What follows belongs to an exercise in optimizing a design on an open flow for small area, a short achievable clock period and few clock cycles; a production flow would make more cautious choices. The RTL was checked by simulation tests, not by an equivalence proof against the original design. No activity file was given, so power comes from the tool's default toggle rates.

==> flow/design.v (excerpt) <==
module fs_codec (
    input  wire        clk,
    input  wire        rst,
    input  wire        cmd_valid,
    output wire        cmd_ready,
    input  wire [31:0] cmd_word,
    input  wire [15:0] cmd_len,
    input  wire        in_valid,
    output wire        in_ready,
    input  wire [7:0]  in_data,
    output wire        out_valid,
    input  wire        out_ready,
    output wire [7:0]  out_data,
    output wire        rsp_valid,
    input  wire        rsp_ready,
    output wire [7:0]  rsp_status,
    output wire [31:0] rsp_rval
);
Size in the first run: roughly 2500 flip-flops, ~110 I/O pins, ~62000 um2 of cells after synthesis.
clock: 10.0 ns
lec_check: 0
cap_margin: 20
core_margin: 2
core_utilization: 55
cts_cluster_diameter: 150
cts_cluster_size: 24
slew_margin: 20
standard.sh (not shown) runs the stock make flow with config.mk's settings and CLKGATE_MAP_FILE= SYNTH_SCRIPT=/design/flow/synth_recipe.tcl, a recipe that flattens the netlist after the stock synthesis.
==> flow/flow/run.sh <==
#!/bin/bash
set -euo pipefail
bash standard.sh \
    SETUP_SLACK_MARGIN=6.7 \
    "BUFFER_PORTS_ARGS=-buffer_cell sky130_fd_sc_hd__buf_4" \
    finish > make.log 2>&1
The first run finished with timing, DRC and antenna clean.
Testbench counts at the start, summed over its fixed seeds: cycles 189,290.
+ + + + +
§ **Task description**
Where the line with "slew_margin: 20" ends, your copy should end too; please return exactly the lines from the first line of the data through it.

§ **Output**
What follows belongs to an exercise in optimizing a design on an open flow for small area, a short achievable clock period and few clock cycles; a production flow would make more cautious choices. The RTL was checked by simulation tests, not by an equivalence proof against the original design. No activity file was given, so power comes from the tool's default toggle rates.

==> flow/design.v (excerpt) <==
module fs_codec (
    input  wire        clk,
    input  wire        rst,
    input  wire        cmd_valid,
    output wire        cmd_ready,
    input  wire [31:0] cmd_word,
    input  wire [15:0] cmd_len,
    input  wire        in_valid,
    output wire        in_ready,
    input  wire [7:0]  in_data,
    output wire        out_valid,
    input  wire        out_ready,
    output wire [7:0]  out_data,
    output wire        rsp_valid,
    input  wire        rsp_ready,
    output wire [7:0]  rsp_status,
    output wire [31:0] rsp_rval
);
Size in the first run: roughly 2500 flip-flops, ~110 I/O pins, ~62000 um2 of cells after synthesis.
clock: 10.0 ns
lec_check: 0
cap_margin: 20
core_margin: 2
core_utilization: 55
cts_cluster_diameter: 150
cts_cluster_size: 24
slew_margin: 20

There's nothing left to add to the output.